Toxin mimetics of human peptides as novel tools for drug discovery and design

Venomous animals use a myriad of toxins to specifically disrupt the physiology and behavior of their prey. Because of their high stability, potency, and specificity, toxins are important tools for biomedical research and have been developed as therapeutics for various human diseases. However, contributions to date pale in comparison to future prospects. In this project aimed to study a small and essentially overlooked group of toxins, “ToxMims”. ToxMims disrupt the prey’s physiology by specifically mimicking the action of endogenous signaling peptides. Because many of these signaling peptides are critical players in human health and disease, ToxMims are exceptionally promising drug leads. To effectively enable the discovery of new ToxMims for functional studies this project aimed to optimize computational tools to enable the identification of ToxMims from large venom datasets. Once identified, new ToxMims were synthesized and functionally characterized. Using these optimized tools, we identified a large class of toxins from venomous marine cone snails that mimic the human hormone somatostatin. These previously overlooked ToxMims are highly stable and selective for somatostatin receptors implicated in various human diseases, including cancer, pain, and neuroendocrine disorders.

The project began with the development of better computational methods to enable the discovery of novel ToxMims with therapeutic potential from large venom datasets. To this end we generated tools that specifically search for motifs that are conserved within human signaling peptides. We next used these tools to discover a large, previously unrecognized family of toxins from marine cone snails that mimic the human hormone somatostatin. These results were published in the journal Molecular Biology and Evolution in 2022. Interestingly, different toxins from this large family are selective for the different members of the human somatostatin receptor family. More detailed functional characterizations revealed that several of the new toxins target a receptor implicated in pain and others target receptors that are highly expressed in cancers of the neuroendocrine system. One of the toxins that has the potential to be developed into a new pain drug has been patented. Our discovery and characterization of this toxin will be published soon.

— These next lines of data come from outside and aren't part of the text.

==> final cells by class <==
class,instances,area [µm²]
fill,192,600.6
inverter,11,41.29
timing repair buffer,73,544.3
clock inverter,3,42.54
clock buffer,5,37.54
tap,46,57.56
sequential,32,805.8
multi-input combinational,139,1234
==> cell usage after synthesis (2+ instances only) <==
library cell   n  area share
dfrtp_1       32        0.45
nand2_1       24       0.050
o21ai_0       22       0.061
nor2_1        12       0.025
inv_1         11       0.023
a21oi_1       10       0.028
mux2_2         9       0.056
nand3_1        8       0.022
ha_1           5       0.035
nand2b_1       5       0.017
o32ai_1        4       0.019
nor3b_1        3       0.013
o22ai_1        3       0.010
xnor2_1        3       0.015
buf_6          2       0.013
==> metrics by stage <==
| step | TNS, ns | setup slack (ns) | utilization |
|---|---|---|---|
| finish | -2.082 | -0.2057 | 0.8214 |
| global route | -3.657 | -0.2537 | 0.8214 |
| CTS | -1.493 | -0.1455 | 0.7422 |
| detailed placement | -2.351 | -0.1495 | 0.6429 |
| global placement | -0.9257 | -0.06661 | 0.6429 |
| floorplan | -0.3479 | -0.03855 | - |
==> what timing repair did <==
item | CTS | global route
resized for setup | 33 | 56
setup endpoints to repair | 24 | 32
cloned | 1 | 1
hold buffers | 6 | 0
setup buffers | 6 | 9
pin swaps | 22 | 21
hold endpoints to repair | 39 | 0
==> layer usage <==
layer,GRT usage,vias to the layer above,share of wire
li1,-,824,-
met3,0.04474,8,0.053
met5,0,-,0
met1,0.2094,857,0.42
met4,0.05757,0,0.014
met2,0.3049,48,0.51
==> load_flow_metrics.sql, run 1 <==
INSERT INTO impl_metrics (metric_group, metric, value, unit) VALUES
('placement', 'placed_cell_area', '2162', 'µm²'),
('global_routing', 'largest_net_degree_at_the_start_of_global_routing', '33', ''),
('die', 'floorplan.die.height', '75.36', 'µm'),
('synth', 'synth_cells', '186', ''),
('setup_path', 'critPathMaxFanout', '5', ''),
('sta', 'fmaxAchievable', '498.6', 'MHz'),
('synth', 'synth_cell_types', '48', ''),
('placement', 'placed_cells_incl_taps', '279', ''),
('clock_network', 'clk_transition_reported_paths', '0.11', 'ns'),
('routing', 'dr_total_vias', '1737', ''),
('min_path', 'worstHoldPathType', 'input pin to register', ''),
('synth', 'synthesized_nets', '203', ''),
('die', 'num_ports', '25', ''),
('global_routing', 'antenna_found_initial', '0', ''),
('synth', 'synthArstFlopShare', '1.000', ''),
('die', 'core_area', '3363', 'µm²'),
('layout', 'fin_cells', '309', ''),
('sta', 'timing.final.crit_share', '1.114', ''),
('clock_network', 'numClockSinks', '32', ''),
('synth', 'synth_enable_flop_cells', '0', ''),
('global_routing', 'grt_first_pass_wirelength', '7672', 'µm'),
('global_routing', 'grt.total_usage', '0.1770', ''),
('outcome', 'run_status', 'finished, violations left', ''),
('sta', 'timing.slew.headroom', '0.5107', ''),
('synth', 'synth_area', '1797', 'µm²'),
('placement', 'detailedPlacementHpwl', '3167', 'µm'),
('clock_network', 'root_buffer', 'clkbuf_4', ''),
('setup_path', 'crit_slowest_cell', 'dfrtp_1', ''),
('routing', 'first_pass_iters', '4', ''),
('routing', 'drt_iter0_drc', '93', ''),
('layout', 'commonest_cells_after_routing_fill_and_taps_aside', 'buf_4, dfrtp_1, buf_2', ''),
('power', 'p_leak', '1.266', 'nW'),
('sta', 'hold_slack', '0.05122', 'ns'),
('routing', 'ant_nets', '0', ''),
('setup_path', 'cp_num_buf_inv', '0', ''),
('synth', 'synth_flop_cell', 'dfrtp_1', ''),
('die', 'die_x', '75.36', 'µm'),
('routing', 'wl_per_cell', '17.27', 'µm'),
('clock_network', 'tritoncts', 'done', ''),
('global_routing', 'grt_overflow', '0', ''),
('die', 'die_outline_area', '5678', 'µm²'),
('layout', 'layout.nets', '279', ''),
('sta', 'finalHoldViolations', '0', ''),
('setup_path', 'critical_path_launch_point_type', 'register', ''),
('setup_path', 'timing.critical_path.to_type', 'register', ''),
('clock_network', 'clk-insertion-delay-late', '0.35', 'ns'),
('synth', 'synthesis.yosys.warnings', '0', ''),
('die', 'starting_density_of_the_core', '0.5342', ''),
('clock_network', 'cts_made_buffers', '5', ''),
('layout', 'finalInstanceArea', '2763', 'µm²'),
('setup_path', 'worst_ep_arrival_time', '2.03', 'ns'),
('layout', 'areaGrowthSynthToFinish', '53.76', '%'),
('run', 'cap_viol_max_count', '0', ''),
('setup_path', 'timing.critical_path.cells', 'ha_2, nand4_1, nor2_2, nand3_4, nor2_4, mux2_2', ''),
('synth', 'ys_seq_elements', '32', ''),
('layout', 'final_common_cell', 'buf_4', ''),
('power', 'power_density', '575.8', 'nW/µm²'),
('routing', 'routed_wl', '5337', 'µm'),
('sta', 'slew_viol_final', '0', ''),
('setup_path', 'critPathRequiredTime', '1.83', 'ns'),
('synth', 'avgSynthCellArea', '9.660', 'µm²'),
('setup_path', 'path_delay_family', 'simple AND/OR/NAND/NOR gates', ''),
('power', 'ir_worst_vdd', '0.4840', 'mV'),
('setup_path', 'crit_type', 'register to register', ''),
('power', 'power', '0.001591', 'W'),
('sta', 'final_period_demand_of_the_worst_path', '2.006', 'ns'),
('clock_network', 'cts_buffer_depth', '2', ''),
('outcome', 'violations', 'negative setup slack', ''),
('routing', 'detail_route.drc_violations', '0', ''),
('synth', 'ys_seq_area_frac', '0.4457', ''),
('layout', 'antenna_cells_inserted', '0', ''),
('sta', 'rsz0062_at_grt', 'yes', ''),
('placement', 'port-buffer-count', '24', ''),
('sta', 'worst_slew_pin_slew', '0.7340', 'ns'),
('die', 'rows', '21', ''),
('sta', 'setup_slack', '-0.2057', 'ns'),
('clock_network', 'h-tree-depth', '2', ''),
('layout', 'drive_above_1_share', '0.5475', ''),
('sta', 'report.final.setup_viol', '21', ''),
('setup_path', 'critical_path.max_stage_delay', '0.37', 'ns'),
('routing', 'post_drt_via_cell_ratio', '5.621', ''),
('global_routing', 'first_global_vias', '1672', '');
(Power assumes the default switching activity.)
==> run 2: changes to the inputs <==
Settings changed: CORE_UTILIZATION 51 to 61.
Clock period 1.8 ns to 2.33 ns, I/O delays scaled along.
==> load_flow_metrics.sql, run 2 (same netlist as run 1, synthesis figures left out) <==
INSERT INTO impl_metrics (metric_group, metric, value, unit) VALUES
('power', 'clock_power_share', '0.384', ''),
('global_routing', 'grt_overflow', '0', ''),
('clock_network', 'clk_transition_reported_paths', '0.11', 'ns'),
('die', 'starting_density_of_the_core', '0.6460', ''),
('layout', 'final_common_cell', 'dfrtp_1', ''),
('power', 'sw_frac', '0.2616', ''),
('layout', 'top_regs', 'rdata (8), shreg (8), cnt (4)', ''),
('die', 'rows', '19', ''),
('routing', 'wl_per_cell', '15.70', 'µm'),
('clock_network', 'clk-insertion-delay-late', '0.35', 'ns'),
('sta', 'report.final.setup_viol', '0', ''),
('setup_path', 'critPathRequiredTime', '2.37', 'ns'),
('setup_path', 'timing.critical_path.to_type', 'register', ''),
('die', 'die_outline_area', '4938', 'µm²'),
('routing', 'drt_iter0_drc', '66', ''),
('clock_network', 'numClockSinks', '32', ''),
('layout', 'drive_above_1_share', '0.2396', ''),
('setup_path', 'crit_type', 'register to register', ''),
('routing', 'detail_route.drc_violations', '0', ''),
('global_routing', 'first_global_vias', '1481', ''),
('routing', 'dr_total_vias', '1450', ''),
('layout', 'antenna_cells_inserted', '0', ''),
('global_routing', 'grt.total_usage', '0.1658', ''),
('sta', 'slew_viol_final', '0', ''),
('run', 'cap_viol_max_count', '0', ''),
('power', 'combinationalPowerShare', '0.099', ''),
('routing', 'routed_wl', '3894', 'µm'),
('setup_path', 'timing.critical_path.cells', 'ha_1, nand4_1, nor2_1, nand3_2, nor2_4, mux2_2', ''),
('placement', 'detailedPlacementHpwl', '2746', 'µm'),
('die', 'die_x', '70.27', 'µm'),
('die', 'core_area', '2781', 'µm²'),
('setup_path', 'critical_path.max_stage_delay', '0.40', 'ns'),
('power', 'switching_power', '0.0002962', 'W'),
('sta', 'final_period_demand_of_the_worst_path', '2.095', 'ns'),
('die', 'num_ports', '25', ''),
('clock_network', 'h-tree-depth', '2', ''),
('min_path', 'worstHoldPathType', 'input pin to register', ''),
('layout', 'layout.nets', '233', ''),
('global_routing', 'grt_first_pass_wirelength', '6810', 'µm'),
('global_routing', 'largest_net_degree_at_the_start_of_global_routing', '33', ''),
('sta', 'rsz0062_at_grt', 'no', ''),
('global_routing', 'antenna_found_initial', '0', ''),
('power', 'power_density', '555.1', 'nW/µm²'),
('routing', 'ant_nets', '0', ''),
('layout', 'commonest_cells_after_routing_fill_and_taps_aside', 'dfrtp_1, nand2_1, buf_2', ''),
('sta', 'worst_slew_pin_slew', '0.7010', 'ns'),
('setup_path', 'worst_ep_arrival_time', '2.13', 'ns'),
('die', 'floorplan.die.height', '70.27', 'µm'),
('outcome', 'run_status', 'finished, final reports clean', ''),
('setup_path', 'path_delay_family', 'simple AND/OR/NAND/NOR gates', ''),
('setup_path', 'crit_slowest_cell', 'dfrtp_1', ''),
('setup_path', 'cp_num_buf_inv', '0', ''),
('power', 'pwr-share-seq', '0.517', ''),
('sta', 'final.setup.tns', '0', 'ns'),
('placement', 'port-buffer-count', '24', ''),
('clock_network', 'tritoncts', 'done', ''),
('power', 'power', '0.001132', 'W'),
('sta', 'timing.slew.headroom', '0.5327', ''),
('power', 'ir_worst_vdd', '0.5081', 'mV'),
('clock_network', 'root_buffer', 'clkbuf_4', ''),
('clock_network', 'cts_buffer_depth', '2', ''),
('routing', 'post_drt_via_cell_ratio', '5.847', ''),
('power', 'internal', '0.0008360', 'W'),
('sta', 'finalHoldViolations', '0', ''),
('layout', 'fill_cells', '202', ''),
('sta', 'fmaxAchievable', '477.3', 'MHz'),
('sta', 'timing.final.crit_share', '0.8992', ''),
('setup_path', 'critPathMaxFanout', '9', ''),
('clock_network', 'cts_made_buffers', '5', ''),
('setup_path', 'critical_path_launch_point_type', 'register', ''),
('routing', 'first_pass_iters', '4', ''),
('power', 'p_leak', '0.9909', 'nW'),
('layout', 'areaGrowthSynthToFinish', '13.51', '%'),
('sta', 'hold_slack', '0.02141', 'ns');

An unexpected result of our project was that the discovery of a large family of toxins that mimic the human hormone somatostatin led us to investigate the evolution of this toxins family. These studies revealed that the somatostatin signaling system is broadly found in many animal phyla and, contrary to the existing dogma, represents one of the most ancient signaling systems in animals. This observation suggested that we can use ToxMims to discover previously unknown signaling peptides. Inspired by this finding we systematically demonstrated that the venoms of cone snails can be used to identify novel signaling peptides. The results of this study were published in 2023 in the journal Frontiers in Molecular Neuroscience.